**Exercise instructions:**
From the entries that follow, extract each line holding the string "endpoints".

**Supplied material:**
-*-

### config.mk
export PLATFORM = sky130hd
export DESIGN_NAME = hdr_front
export DESIGN_NICKNAME = d
export VERILOG_FILES = /design/src/rtl/core/haversine_distance_radius_bins_unit_defines.svh /design/src/rtl/core/hdr_pkg.sv /design/src/rtl/core/hdr_front.sv
export SDC_FILE = /design/constraint.sdc
export NUM_CORES = 1
export LEC_CHECK = 0
export BUFFER_PORTS_ARGS = -buffer_cell sky130_fd_sc_hd__buf_2
export CAP_MARGIN = 20
export CELL_PAD_IN_SITES_DETAIL_PLACEMENT = 1
export CELL_PAD_IN_SITES_GLOBAL_PLACEMENT = 1
export CORE_MARGIN = 3
export CORE_UTILIZATION = 27
export DETAILED_ROUTE_END_ITERATION = 10
export PLACE_DENSITY = 0.76
export SLEW_MARGIN = 15
export SYNTH_ARGS = -nofsm -noshare
export SYNTH_HDL_FRONTEND = slang
export SYNTH_SLANG_ARGS = --single-unit
### constraint.sdc
create_clock -name clk -period 0.8 [get_ports clk]
set_input_delay 0.04 -clock clk [delete_from_list [all_inputs] [get_ports clk]]
set_output_delay 0.04 -clock clk [all_outputs]
set_load 0.005 [all_outputs]
### src/rtl/core/haversine_distance_radius_bins_unit_defines.svh
// Assertion macros shared by the haversine unit RTL.
`ifndef HAVERSINE_DISTANCE_RADIUS_BINS_UNIT_DEFINES_SVH
`define HAVERSINE_DISTANCE_RADIUS_BINS_UNIT_DEFINES_SVH

// Implication checked on every clock edge outside reset.
`define HDR_ASSERT_IMP(label, clk, rst_n, ante, cons, msg) \
	label: assert property (@(posedge clk) disable iff (!rst_n) (ante) |-> (cons)) \
		else $error(msg);

// Next-cycle implication checked outside reset.
`define HDR_ASSERT_NXT(label, clk, rst_n, ante, cons, msg) \
	label: assert property (@(posedge clk) disable iff (!rst_n) (ante) |=> (cons)) \
		else $error(msg);

`endif

### src/rtl/core/hdr_pkg.sv
`default_nettype none
package hdr_pkg;
	localparam int CordicStagesDef = 20;
	localparam int NumLimits = 6;
	localparam int LimW = 22;
	localparam int AngW = 33;  // degrees Q17 span
	localparam int CW = 34;    // CORDIC datapath
	localparam int ZW = 33;
	localparam logic [LimW-1:0] LimitRst [NumLimits] =
		'{22'd1280, 22'd2560, 22'd3840, 22'd5120, 22'd6400, 22'd12800};
	localparam logic signed [AngW+1:0] DegFull = 35'sd47185920;
	localparam logic signed [AngW+1:0] DegHalf = 35'sd23592960;
	localparam logic signed [AngW+1:0] DegQuarter = 35'sd11796480;
	localparam logic signed [CW-1:0] CordicGain = 34'sd652032874;
	localparam logic signed [CW-1:0] OneQ30 = 34'sd1073741824;
	localparam logic signed [CW-1:0] HalfPiQ30 = 34'sd1686629713;
	localparam logic [22:0] DistMax = 23'd3181568;
	localparam int QDepth = 4;

	function automatic logic signed [CW-1:0] atan_tab(input int i);
		logic signed [CW-1:0] t;
		case (i)
			0: t = 34'sd843314857;
			1: t = 34'sd497837829;
			2: t = 34'sd263043837;
			3: t = 34'sd133525159;
			4: t = 34'sd67021687;
			5: t = 34'sd33543516;
			6: t = 34'sd16775851;
			7: t = 34'sd8388437;
			8: t = 34'sd4194283;
			9: t = 34'sd2097149;
			default: t = (i < 31) ? (34'sd1 <<< (30 - i)) : 34'sd0;
		endcase
		return t;
	endfunction

	typedef struct packed {
		logic signed [AngW-1:0] ang0;
		logic signed [AngW-1:0] ang1;
		logic signed [AngW-1:0] ang2;
		logic signed [AngW-1:0] ang3;
	} angles_t;

	typedef struct packed {
		logic push;
		logic pop;
	} q_ctl_t;
endpackage
`default_nettype wire

### src/rtl/core/hdr_front.sv
`default_nettype none
// Front end: registers a point pair and forms the four CORDIC angles (Q17 degrees).
module hdr_front (
	input  wire logic clk,
	input  wire logic arst_n,
	input  wire logic in_valid,
	input  wire logic signed [23:0] lat1,
	input  wire logic signed [24:0] lon1,
	input  wire logic signed [23:0] lat2,
	input  wire logic signed [24:0] lon2,
	output logic out_valid,
	output hdr_pkg::angles_t out_ang
);
	hdr_pkg::angles_t ang_d;
	always_comb begin
		ang_d.ang0 = hdr_pkg::AngW'(lat2) - hdr_pkg::AngW'(lat1);
		ang_d.ang1 = hdr_pkg::AngW'(lon2) - hdr_pkg::AngW'(lon1);
		ang_d.ang2 = hdr_pkg::AngW'(lat1) <<< 1;
		ang_d.ang3 = hdr_pkg::AngW'(lat2) <<< 1;
	end
	always_ff @(posedge clk or negedge arst_n) begin
		if (!arst_n) begin
			out_valid <= 1'b0;
		end else begin
			out_valid <= in_valid;
		end
	end
	always_ff @(posedge clk) begin
		out_ang <= ang_d;
	end
endmodule
`default_nettype wire

==> impl_metrics.yaml, run 1 <==
status:
  outcome: "finished, violations left"
  violations: "hold timing, setup timing"
setup_path:
  crit_type: "input port to register"
  critPathMaxFanout: 4
  cp_data_arrival_time_ps: 1890
  end_kind: "register"
  start_kind: "input port"
  worstPathRequired_ps: 1080
floorplan:
  design.core.area_mm2: 0.01883
  die_w_um: 144.8
  die_height_um: 144.8
  start_util_pct: 27.61
  num_rows: 50
  ios: 234
  die_area_mm2: 0.02096
power_and_ir_drop:
  swShare_pct: 30.63
  p_seq_share_pct: 34.0
  comb_power_share_pct: 38.7
  total_power_mw: 17.95
  p_sw_mw: 5.498
  power_density_mw_per_mm2: 1748
  cellLeakagePower_nw: 4.819
  ir_drop_v: 0.0009910
  pwr-share-clk_pct: 27.3
  intPower_mw: 12.45
timing:
  finalCritPeriodShare_pct: 201.3
  setup_viol: 170
  timing.hold.ws_ps: -17.43
  grt_setup_unrepaired: "yes"
  timing.final.ws_setup_ps: -810.6
  slew_viol_final: 0
  hold_viol_final: 1
  post-route-min-period_ps: 1611
  clock.fmax_mhz: 620.9
hold_path:
  hold_path.class: "input port to register"
  hold_end: "out_ang[67]$_DFF_P_"
  hold_depth: 2
  hp-start: "lon2[1]"
routing:
  post-route-drc-count: 0
  wl_per_cell_um: 18.24
  drt_wl_total_um: 22920
  dr_total_vias: 5828
  dr.pass1.iters: 4
  ant_nets: 0
  vias_per_cell: 4.640
  drt_iter0_drc: 166
finish:
  nNetsFinal: 1143
  syn_to_final_growth_pct: 97.52
  layout.cells.non_filler: 1256
  antenna_cells: 0
  drive_gt1_share_pct: 61.04
  final_cell_mix: "buf_4, buf_2, buf_6"
  final_common_cell: "buf_4"
  n_fill_cell: 2064
clock_tree:
  cts_sinks: 100
  cts_tree: "built"
  clk_pin_slew_ps: 80
  clockBufferDepth: 2
  h-tree-depth: 3
  cts-hold-fix-buffers: 53
  root_buffer: "clkbuf_16"
  cts_buffers: 9
synth:
  yosys.area.top_type_share_pct: 38.12
  synth_edf_count: 0
  synthCells: 563
  synth_seq_area_share_pct: 38.60
  yosys_register_bits: 100
  synth-main-ff-cell: "dfxtp_1"
  synthTopCellsByArea: "dfxtp_1, ha_1, buf_4"
  yosys.area.top_type: "dfxtp_1"
  yosys.cell_types.count: 64
  syn_avg_cell_area_um2: 9.234
  synth_warnings: 0
  syn_area_mm2: 0.005199
  synthArstFlopShare_pct: 1.000
global_routing:
  grt.overflow.total: 0
  antenna_found_initial: 3
  track_usage_pct: 19.51
  grt_max_degree: 17
  grt_pass1_wl_um: 32210
  grt_pass1_vias: 6404
job:
  drv_cap: 0
placed_design:
  dp.cells: 1159
  port_buffers: 231
  gp_congestion: 0.8343
  hpwl_um: 14350
-- worst max path at each step --
| stage | start | end | slack, ps | cells after the start |
|---|---|---|---|---|
| final | lat2[0] | out_ang[123]$_DFF_P_ | -810 | 11 |
| after global routing | lat2[0] | out_ang[123]$_DFF_P_ | -870 | 11 |
| after global placement | lat2[0] | out_ang[111]$_DFF_P_ | -1220 | 10 |
| after detailed placement | lat2[0] | out_ang[111]$_DFF_P_ | -1290 | 10 |
| after CTS | lon2[0] | out_ang[90]$_DFF_P_ | -780 | 11 |
| after floorplan | lat2[0] | out_ang[111]$_DFF_P_ | -920 | 9 |
-- sequential cells by signal, summed over array words and instances (netlist names) --
register   cells
out_valid      1
out_ang       99
-- layer usage --
metal  global-route usage, %  routed length, um  share of wire [%]  up-vias
li1                        -                  -                  -     2777
met1                   19.79               8170                 36     2778
met2                   39.03              12860                 56      210
met3                   3.943               1239                5.4       57
met4                   6.578                607                2.6        6
met5                       0                 34               0.15        -
-- Yosys cell counts (2+ instances only) --
library cell	n
nand2_1	33
a21oi_1	42
a211o_1	2
ha_1	49
or3_1	6
buf_2	5
o211ai_2	3
or2_2	3
o31a_1	2
mux2i_1	3
o21ai_1	15
a31oi_1	6
buf_6	2
a311o_1	2
o211a_1	3
o21ai_0	15
o21a_1	10
a311oi_2	2
a21o_1	11
buf_4	35
inv_1	61
dfxtp_1	99
o21bai_1	5
a21boi_1	2
and2_1	3
nor2b_1	8
a21oi_2	3
xnor2_1	22
fa_1	2
nor2_1	26
a21boi_0	2
nand3_1	4
xor2_1	13
o31ai_1	2
nor3b_1	2
nand4_1	9
a2111oi_0	2
or4_1	2
nand2b_1	3
nor3_1	6
and4_1	2
and3_1	8
o211ai_1	7
-- critical path, stage by stage --
cell and delay (ps):
buf_12 110, inv_12 40, ha_4 130, fa_2 250
nor2b_4 50, o31a_1 280, o311ai_4 380, a21boi_4 130
buf_6 140, o21a_1 160, o21ai_1 160
-- stage by stage --
stage	area (um2)	setup WS, ps	util [%]	setup TNS (ps)
2_1_floorplan	5682	-924.1	-	-26840
3_3_place_gp	7939	-1220	42.16	-42930
3_5_place_dp	7939	-1287	42.16	-44460
4_1_cts	9652	-782.6	51.26	-34180
5_1_grt	10270	-870.6	54.53	-38920
6_report	10270	-810.6	54.53	-32450
-- final cells by class --
class	count	area [um2]	area share [%]
tap	260	325.3	3.168
clock buffer	12	266.5	2.595
multi-input combinational	361	3466	33.75
clock inverter	4	55.05	0.5361
timing repair buffer	458	3771	36.72
inverter	61	297.8	2.900
sequential	100	2087	20.32
-- power by group through the flow --
| stage | Sequential (mW) | Combinational [mW] | Clock [mW] |
|---|---|---|---|
| after global routing | 6.17 | 7.49 | 5.23 |
| after CTS | 5.98 | 6.19 | 4.90 |
| after global placement | 6.00 | 4.94 | 0 |
| after floorplan | 6.09 | 2.55 | 0 |
| final | 6.11 | 6.94 | 4.90 |
| after detailed placement | 6.02 | 5.08 | 0 |
-- timing repair --
item | CTS | global route
pin swaps | 55 | 57
setup buffers | 23 | 11
hold endpoints to repair | 52 | 1
gates resized for setup | 158 | 137
setup endpoints to repair | 175 | 175
-- logic make-up after synthesis --
logic type,Yosys count,synth area share (%)
compound gates,150,19.93
simple gates,120,11.99
buf+inv,103,10.37
flops,100,38.60
fa+ha+maj,51,12.56
xor+xnor,35,5.896
mux,3,0.5776
other cells,1,0.07213
Power figures use the tool's default switching activity.
==> run 2, diff against run 1 <==
CORE_UTILIZATION = 34   (was 27)
PLACE_DENSITY = 0.9   (was 0.76)
==> run 2 against run 1 <==
Against the previous run: hold slack improved by 85 ps; largest power group unchanged; via count increased by 20%; die area decreased by 20%; non-clock buffer count increased by 5; the run ends with setup timing left; sequential share of layout area decreased by 0.34 points; final cell count decreased by 5.7%; critical endpoint is now out_ang[119]$_DFF_P_; design area increased by 2.8%.
==> impl_metrics.yaml, run 2 (synthesis results as in run 1) <==
global_routing:
  grt_max_degree: 18
  track_usage_pct: 34.11
  antenna_found_initial: 2
  grt_pass1_vias: 7302
  grt.overflow.total: 0
  grt_pass1_wl_um: 42760
finish:
  largest-register: "out_ang"
  syn_to_final_growth_pct: 103.1
  fin_util_pct: 71.55
  drive_gt1_share_pct: 65.50
  largest_reg_flops: 99
  final_cell_mix: "buf_4, buf_6, buf_2"
  regArea_mm2: 0.002110
  multi_input_area_mm2: 0.003711
  top_regs: "out_ang x99, out_valid x1"
  nNetsFinal: 1148
  n_fill_cell: 1497
  final_area_mm2: 0.01056
  final_common_cell: "buf_4"
placed_design:
  port_buffers: 231
  hpwl_um: 16050
  gp_congestion: 0.8300
  placed_cell_area_mm2: 0.007836
timing:
  relSlewSlack_pct: 12.71
  tightest_slew_ps: 1299
  slew_viol_final: 0
  grt_setup_unrepaired: "yes"
  finalCritPeriodShare_pct: 240.4
  post-route-min-period_ps: 1924
  hold_viol_final: 0
  timing.final.ws_setup_ps: -1124
  setup_viol: 176
  clock.fmax_mhz: 519.9
power_and_ir_drop:
  cellLeakagePower_nw: 4.918
  ir_drop_v: 0.001513
  power_density_mw_per_mm2: 1853
floorplan:
  num_rows: 44
  design.core.area_mm2: 0.01475
  die_area_mm2: 0.01681
  ios: 234
  die_height_um: 129.7
  start_util_pct: 35.24
  die_w_um: 129.7
setup_path:
  crit_path_max_incr_delay_ps: 360
  critPathMaxFanout: 5
  crit_type: "input port to register"
  critPathSlowestCell: "ha_1"
  cp_data_arrival_time_ps: 2190
  cp_cell_sequence: "buf_2 > inv_1 > ha_1 > buf_4 > nand2_1 > buf_4 > a211o_1 > o21ai_2 > xor2_2"
  cp_common_cell: "buf_4"
  end_kind: "register"
  worstPathRequired_ps: 1070
  start_kind: "input port"
routing:
  dr_total_vias: 7016
  drt_iter0_drc: 565
  wl_per_cell_um: 32.57
  dr.pass1.iters: 4
  vias_per_cell: 5.921
  ant_nets: 0
  drt_wl_total_um: 38600
  post-route-drc-count: 0
clock_tree:
  root_buffer: "clkbuf_16"
  cts_tree: "built"
  cts_buffers: 9
  clk_pin_slew_ps: 90
  clockBufferDepth: 2
  h-tree-depth: 3
  cts_sinks: 100
status:
  violations: "setup timing"
  outcome: "finished, violations left"
hold_path:
  hold_path.class: "input port to register"
job:
  drv_cap: 0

-*-

**Task response:**
hold endpoints to repair | 52 | 1
setup endpoints to repair | 175 | 175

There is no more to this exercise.